Zoli, G, Carè, M, Parazza, M, Spanò, C, Biagi, PL, Bernardi, M, Gasbarrini, G
Alimentary pharmacology & therapeutics. 1997;11(4):735-40
-
-
-
Free full text
-
Plain language summary
An elemental diet is considered an effective primary treatment for active Crohn's disease, usually given by a feeding tube. This RCT evaluated the affect of elemental diet administered orally on disease activity, intestinal permeability and nutritional status when compared to high-dose corticosteroids. 22 Crohn’s disease patients were enrolled of which 2 withdrew and 20 were randomised to oral elemental diet group (n-10) or corticosteroid plus normal diet group (n=10) for 2 weeks.

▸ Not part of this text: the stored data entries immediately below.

--- src/rtl/imem_byte_assembler.sv ---
// imem_byte_assembler -- packs an MSB-first byte stream into 32-bit words.
// Ports:
//   i_clock, i_reset  : clock, async active-high reset
//   i_clear           : synchronous clear of word and byte counter
//   i_byte_en         : a byte is consumed this cycle
//   i_byte            : byte value
//   o_word            : shift register contents (complete while in WRITE)
//   o_word_ready      : high on the handshake that completes a word
module imem_byte_assembler
   import imem_loader_pkg::*;
(
   input  logic        i_clock,
   input  logic        i_reset,
   input  logic        i_clear,
   input  logic        i_byte_en,
   input  logic [7:0]  i_byte,
   output logic [31:0] o_word,
   output logic        o_word_ready
);

   logic [31:0] r_word;
   logic [1:0]  r_cnt;

   always_ff @(posedge i_clock or posedge i_reset) begin
      if (i_reset) begin
         r_word <= '0;
         r_cnt  <= '0;
      end else if (i_clear) begin
         r_word <= '0;
         r_cnt  <= '0;
      end else if (i_byte_en) begin
         r_word <= {r_word[23:0], i_byte};
         r_cnt  <= r_cnt + 2'd1;
      end
   end

   assign o_word       = r_word;
   // Counter wraps to 0 on its own after the last byte of a word.
   assign o_word_ready = i_byte_en && (r_cnt == 2'(WORD_BYTES - 1));

endmodule

--- src/rtl/imem_program_loader.sv ---
// imem_program_loader -- loads a program from a byte stream into imem while
// holding the CPU. Stream: 16-bit word count, then count 32-bit words, all
// MSB first. Optional trailing XOR checksum byte when the macro
// IMEM_LOADER_CHECKSUM_EN is defined.
// Ports:
//   i_clock, i_reset         : clock, async active-high reset
//   i_start                  : begins a load from IDLE/DONE/ERROR
//   i_in_valid, i_in_data    : byte source
//   o_in_ready               : byte accepted when valid && ready
//   o_imem_we/addr/wdata     : imem write port, one strobe per word
//   o_cpu_hold               : keep the CPU held (low only in DONE)
//   o_done, o_error          : level status
module imem_program_loader
   import imem_loader_pkg::*;
#(
   parameter int ADDR_W = 8
) (
   input  logic              i_clock,
   input  logic              i_reset,
   input  logic              i_start,
   input  logic              i_in_valid,
   input  logic [7:0]        i_in_data,
   output logic              o_in_ready,
   output logic              o_imem_we,
   output logic [ADDR_W-1:0] o_imem_addr,
   output logic [31:0]       o_imem_wdata,
   output logic              o_cpu_hold,
   output logic              o_done,
   output logic              o_error
);

   localparam logic [16:0] DEPTH = 17'(1) << ADDR_W;

   state_t            r_state, w_next;
   logic              r_hdr_cnt;
   logic [15:0]       r_count;
   logic [15:0]       r_index;
   logic [ADDR_W-1:0] r_addr_q;
   logic [31:0]       r_wdata_q;
   logic              w_accept, w_start_ok, w_word_ready;
   logic [15:0]       w_count;
   logic [31:0]       w_word;
`ifdef IMEM_LOADER_CHECKSUM_EN
   logic [7:0]        r_xor;
`endif

   assign w_accept   = i_in_valid && o_in_ready;
   assign w_start_ok = i_start && (r_state == S_IDLE || r_state == S_DONE ||
                                   r_state == S_ERROR);
   // Count as it will be once the current header byte lands.
   assign w_count    = {r_count[7:0], i_in_data};

   imem_byte_assembler u_asm (
      .i_clock      (i_clock),
      .i_reset      (i_reset),
      .i_clear      (w_start_ok),
      .i_byte_en    (w_accept && r_state == S_DATA),
      .i_byte       (i_in_data),
      .o_word       (w_word),
      .o_word_ready (w_word_ready)
   );

   always_comb begin
      w_next = r_state;
      case (r_state)
         S_IDLE, S_DONE, S_ERROR:
            if (i_start) w_next = S_HDR;
         S_HDR:
            if (w_accept && r_hdr_cnt == 1'(HDR_BYTES - 1)) begin
               if (w_count == 16'd0)              w_next = S_DONE;
               else if ({1'b0, w_count} > DEPTH)  w_next = S_ERROR;
               else                               w_next = S_DATA;
            end
         S_DATA:
            if (w_word_ready) w_next = S_WRITE;
         S_WRITE:
            if (r_index + 16'd1 == r_count) begin
`ifdef IMEM_LOADER_CHECKSUM_EN
               w_next = S_CSUM;
`else
               w_next = S_DONE;
`endif
            end else begin
               w_next = S_DATA;
            end
`ifdef IMEM_LOADER_CHECKSUM_EN
         S_CSUM:
            if (w_accept) w_next = (i_in_data == r_xor) ? S_DONE : S_ERROR;
`endif
         default: w_next = S_IDLE;
      endcase
   end

   always_ff @(posedge i_clock or posedge i_reset) begin
      if (i_reset) begin
         r_state   <= S_IDLE;
         r_hdr_cnt <= 1'b0;
         r_count   <= '0;
         r_index   <= '0;
         r_addr_q  <= '0;
         r_wdata_q <= '0;
`ifdef IMEM_LOADER_CHECKSUM_EN
         r_xor     <= '0;
`endif
      end else begin
         r_state <= w_next;
         if (w_start_ok) begin
            r_hdr_cnt <= 1'b0;
            r_index   <= '0;
`ifdef IMEM_LOADER_CHECKSUM_EN
            r_xor     <= '0;
`endif
         end
         if (r_state == S_HDR && w_accept) begin
            r_hdr_cnt <= 1'b1;
            r_count   <= w_count;
         end
         // Capture the written address/data so the port holds them after WRITE.
         if (r_state == S_WRITE) begin
            r_index   <= r_index + 16'd1;
            r_addr_q  <= r_index[ADDR_W-1:0];
            r_wdata_q <= w_word;
         end
`ifdef IMEM_LOADER_CHECKSUM_EN
         if (r_state == S_DATA && w_accept) r_xor <= r_xor ^ i_in_data;
`endif
      end
   end

   always_comb begin
      o_in_ready   = (r_state == S_HDR) || (r_state == S_DATA) || (r_state == S_CSUM);
      o_imem_we    = (r_state == S_WRITE);
      o_imem_addr  = o_imem_we ? r_index[ADDR_W-1:0] : r_addr_q;
      o_imem_wdata = o_imem_we ? w_word : r_wdata_q;
      o_cpu_hold   = (r_state != S_DONE);
      o_done       = (r_state == S_DONE);
      o_error      = (r_state == S_ERROR);
   end

endmodule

After 2 weeks clinical disease activity improved significantly in both groups. Crohn’s disease activity and erythrocyte sedimentation rate improved in the diet group. Crohn's disease activity improved in the corticosteroid group. Disease remission rate was higher in the diet group (n=8) compared to the corticosteroid group (n=5). 12 months after the study there was no difference in disease relapse rate between groups. Intestinal permeability was significantly improved in the diet group only. However, at the start of the study, permeability levels were randomly lower in the corticosteroid group than the diet group so it is not possible to say that elemental diet was more effective than corticosteroids in promoting gut mucosal healing. Nutritional status improved in both groups but was more evident in the diet group. The authors conclude that an oral elemental diet is effective in promoting and maintaining remission of Crohn’s disease activity, in restoring intestinal permeability and improving nutritional status, and is generally well tolerated with a high degree of compliance.
Abstract
BACKGROUND Elemental diet is considered an effective primary treatment for active Crohn's disease, but it is usually given by a feeding tube. METHODS Twenty-two patients (12 males, median age 30 years, range 18-60) with moderately active Crohn's disease were enrolled in a randomized study in which the efficacy of an elemental diet administered orally was compared to high-dose corticosteroids in achieving clinical and laboratory remission. Ten patients were treated by oral elemental diet (Peptamen, Clintec, USA) and 10 received corticosteroids. Both treatment regimens lasted 2 weeks. The two groups did not differ with respect to age, sex, body weight, location of disease, treatment or disease activity prior to the study. In all patients studied, simple Crohn's disease activity index, nutritional status (expressed as body mass index), percentage of ideal body weight, fat mass, fat free mass, erythrocyte sedimentation rate, interleukin-6, intestinal permeability (expressed as permeability index), prealbumin, retinol binding protein and multiskin test were evaluated before and after treatment. RESULTS After 2 weeks of treatment, there were significant improvements in simple Crohn's disease activity index, erythrocyte sedimentation rate, permeability index, body mass index, prealbumin, retinol binding protein and multiskin test in the elemental diet group. There were significant improvements in simple Crohn's disease activity index and fat free mass in the corticosteroid group. CONCLUSIONS These data suggest that, in the short term, an oral elemental diet is at least as effective as steroids in inducing remission of mild-moderately active Crohn's disease, but it may be more effective in improving the nutritional status of these patients, probably through a more rapid restoration of normal intestinal permeability.